Data items
◇ ◇ ◇ ◇
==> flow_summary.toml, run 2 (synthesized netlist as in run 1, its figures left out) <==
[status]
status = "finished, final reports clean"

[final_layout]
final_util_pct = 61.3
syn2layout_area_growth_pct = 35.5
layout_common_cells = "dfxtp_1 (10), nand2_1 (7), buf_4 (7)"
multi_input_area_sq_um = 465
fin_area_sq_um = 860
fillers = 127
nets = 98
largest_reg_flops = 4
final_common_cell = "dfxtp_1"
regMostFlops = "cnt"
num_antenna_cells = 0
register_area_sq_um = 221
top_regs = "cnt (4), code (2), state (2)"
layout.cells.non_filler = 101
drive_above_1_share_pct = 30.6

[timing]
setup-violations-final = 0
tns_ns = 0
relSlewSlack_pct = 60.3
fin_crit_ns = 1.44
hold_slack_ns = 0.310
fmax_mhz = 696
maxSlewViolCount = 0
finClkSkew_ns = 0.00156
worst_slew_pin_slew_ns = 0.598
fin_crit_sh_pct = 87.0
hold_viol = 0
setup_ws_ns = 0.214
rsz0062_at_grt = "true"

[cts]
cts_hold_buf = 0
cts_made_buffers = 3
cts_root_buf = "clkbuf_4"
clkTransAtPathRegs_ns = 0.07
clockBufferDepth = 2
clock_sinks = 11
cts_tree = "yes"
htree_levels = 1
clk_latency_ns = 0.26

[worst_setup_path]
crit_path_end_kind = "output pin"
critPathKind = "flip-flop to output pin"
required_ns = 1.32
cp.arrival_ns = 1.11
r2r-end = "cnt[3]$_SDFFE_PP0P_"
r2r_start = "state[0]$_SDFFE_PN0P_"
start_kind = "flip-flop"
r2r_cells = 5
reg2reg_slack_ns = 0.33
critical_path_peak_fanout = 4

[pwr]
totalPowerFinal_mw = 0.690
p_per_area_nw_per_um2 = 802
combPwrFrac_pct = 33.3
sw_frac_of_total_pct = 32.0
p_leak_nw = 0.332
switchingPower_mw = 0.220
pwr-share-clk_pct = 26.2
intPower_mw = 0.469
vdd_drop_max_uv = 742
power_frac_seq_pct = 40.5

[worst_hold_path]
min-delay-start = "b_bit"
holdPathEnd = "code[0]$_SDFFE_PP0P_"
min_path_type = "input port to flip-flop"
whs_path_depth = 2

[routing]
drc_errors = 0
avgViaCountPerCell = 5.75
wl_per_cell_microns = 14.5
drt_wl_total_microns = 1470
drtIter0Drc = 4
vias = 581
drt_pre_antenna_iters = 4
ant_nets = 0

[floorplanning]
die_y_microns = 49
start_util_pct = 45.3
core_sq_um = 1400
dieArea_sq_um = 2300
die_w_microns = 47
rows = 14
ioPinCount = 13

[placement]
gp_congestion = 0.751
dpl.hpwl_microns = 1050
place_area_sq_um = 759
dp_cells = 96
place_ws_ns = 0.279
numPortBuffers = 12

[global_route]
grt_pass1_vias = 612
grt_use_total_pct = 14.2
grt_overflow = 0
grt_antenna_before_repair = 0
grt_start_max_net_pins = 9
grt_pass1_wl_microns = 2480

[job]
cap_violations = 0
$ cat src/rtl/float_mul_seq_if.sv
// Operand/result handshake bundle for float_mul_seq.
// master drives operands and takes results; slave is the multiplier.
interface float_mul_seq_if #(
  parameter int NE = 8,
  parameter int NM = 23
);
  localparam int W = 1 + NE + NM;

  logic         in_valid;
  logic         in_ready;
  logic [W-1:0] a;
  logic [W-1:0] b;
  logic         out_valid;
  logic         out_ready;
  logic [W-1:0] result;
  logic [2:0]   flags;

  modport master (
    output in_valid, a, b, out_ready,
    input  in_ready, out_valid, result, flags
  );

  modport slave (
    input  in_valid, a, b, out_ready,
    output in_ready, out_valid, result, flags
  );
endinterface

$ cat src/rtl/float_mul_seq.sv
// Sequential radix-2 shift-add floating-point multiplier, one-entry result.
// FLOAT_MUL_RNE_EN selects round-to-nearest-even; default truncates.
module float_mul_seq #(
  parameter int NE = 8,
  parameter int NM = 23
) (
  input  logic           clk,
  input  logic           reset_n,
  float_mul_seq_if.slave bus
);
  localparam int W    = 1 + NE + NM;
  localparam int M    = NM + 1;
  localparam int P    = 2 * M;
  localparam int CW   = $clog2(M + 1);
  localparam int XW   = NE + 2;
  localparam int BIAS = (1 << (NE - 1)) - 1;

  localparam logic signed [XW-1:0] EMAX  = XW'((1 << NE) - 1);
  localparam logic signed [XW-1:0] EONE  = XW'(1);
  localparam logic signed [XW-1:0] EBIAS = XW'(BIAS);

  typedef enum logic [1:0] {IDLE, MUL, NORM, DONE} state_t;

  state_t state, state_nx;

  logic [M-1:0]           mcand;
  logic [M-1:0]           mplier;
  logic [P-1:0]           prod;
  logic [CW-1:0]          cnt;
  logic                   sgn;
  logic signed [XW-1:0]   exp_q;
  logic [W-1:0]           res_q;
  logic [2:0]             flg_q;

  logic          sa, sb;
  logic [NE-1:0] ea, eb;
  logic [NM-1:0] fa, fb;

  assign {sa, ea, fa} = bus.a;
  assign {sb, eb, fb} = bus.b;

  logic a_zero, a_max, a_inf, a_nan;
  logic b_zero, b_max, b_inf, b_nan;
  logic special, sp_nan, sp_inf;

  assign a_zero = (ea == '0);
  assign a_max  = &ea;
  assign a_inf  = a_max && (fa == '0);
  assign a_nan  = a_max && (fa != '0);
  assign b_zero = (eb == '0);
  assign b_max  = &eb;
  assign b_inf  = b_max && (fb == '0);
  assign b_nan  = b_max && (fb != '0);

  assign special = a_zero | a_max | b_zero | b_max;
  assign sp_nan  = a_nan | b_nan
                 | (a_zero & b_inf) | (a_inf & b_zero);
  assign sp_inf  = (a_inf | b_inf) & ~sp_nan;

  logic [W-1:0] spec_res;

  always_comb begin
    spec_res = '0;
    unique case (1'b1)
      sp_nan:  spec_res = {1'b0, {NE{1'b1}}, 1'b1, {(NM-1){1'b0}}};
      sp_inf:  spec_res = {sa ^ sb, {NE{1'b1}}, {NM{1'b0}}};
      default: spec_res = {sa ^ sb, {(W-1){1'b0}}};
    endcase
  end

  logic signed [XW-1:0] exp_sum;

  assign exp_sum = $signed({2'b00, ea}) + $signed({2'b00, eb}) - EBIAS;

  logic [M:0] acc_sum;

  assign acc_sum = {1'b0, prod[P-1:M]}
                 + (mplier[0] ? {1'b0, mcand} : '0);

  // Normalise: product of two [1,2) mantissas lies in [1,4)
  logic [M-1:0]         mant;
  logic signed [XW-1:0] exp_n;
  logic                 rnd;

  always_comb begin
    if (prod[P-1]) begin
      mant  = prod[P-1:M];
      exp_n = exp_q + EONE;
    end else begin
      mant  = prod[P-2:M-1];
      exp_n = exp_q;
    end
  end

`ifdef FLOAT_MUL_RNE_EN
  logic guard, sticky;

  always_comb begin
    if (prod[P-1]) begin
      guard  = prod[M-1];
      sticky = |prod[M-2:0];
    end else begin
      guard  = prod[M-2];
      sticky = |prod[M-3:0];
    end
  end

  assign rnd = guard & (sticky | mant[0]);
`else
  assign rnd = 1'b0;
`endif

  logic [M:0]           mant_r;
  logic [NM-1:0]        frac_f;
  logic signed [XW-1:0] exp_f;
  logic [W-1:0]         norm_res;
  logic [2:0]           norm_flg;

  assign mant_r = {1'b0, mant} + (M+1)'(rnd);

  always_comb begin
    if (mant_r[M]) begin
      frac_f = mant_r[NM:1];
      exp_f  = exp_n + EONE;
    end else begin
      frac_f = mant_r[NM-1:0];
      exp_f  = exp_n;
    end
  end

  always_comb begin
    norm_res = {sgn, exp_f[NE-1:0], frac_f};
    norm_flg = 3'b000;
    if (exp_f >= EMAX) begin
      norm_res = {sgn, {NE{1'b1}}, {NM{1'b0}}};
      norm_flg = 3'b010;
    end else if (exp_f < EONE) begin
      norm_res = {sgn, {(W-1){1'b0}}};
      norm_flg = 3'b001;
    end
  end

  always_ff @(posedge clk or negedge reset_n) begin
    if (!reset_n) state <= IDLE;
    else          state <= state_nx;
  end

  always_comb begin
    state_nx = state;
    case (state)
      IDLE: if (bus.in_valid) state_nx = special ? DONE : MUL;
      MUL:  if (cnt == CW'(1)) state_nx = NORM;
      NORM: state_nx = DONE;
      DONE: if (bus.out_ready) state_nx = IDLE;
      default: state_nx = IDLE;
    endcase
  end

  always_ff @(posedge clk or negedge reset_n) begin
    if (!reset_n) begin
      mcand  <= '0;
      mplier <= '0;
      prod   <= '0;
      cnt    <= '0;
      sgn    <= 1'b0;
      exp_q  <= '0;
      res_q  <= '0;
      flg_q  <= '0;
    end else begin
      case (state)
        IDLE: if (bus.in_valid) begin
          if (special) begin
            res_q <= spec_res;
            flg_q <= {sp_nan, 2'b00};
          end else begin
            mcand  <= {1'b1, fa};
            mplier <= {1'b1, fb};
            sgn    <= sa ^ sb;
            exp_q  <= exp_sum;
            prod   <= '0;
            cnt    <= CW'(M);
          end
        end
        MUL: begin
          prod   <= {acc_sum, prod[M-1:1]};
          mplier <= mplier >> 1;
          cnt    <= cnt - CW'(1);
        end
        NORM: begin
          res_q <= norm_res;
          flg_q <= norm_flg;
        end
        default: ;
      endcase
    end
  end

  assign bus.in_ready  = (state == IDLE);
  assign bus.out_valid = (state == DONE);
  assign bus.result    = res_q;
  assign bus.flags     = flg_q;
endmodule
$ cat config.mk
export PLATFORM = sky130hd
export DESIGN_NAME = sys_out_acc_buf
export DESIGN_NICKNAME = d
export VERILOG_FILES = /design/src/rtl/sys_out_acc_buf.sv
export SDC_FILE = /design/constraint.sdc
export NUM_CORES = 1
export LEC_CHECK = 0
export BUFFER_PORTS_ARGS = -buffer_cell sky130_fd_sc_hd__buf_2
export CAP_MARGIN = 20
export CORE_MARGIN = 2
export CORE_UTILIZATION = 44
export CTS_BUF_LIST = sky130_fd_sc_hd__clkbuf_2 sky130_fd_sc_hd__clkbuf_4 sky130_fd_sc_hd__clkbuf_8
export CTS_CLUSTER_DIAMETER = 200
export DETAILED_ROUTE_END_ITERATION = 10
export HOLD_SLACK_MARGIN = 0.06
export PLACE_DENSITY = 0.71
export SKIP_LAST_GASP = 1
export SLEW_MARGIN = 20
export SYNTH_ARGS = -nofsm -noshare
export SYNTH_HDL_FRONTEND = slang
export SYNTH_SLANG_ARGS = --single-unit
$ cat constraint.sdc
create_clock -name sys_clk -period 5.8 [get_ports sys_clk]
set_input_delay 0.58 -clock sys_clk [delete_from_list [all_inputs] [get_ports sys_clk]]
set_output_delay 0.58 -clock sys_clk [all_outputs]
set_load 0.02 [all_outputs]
◇ ◇ ◇ ◇
▶ _Exercise requirements_
Return, exactly as they stand, the lines from the start of the records above through the line with "num_antenna_cells = 0", both ends included, and no other lines.

▶ _Solution_
==> flow_summary.toml, run 2 (synthesized netlist as in run 1, its figures left out) <==
[status]
status = "finished, final reports clean"

[final_layout]
final_util_pct = 61.3
syn2layout_area_growth_pct = 35.5
layout_common_cells = "dfxtp_1 (10), nand2_1 (7), buf_4 (7)"
multi_input_area_sq_um = 465
fin_area_sq_um = 860
fillers = 127
nets = 98
largest_reg_flops = 4
final_common_cell = "dfxtp_1"
regMostFlops = "cnt"
num_antenna_cells = 0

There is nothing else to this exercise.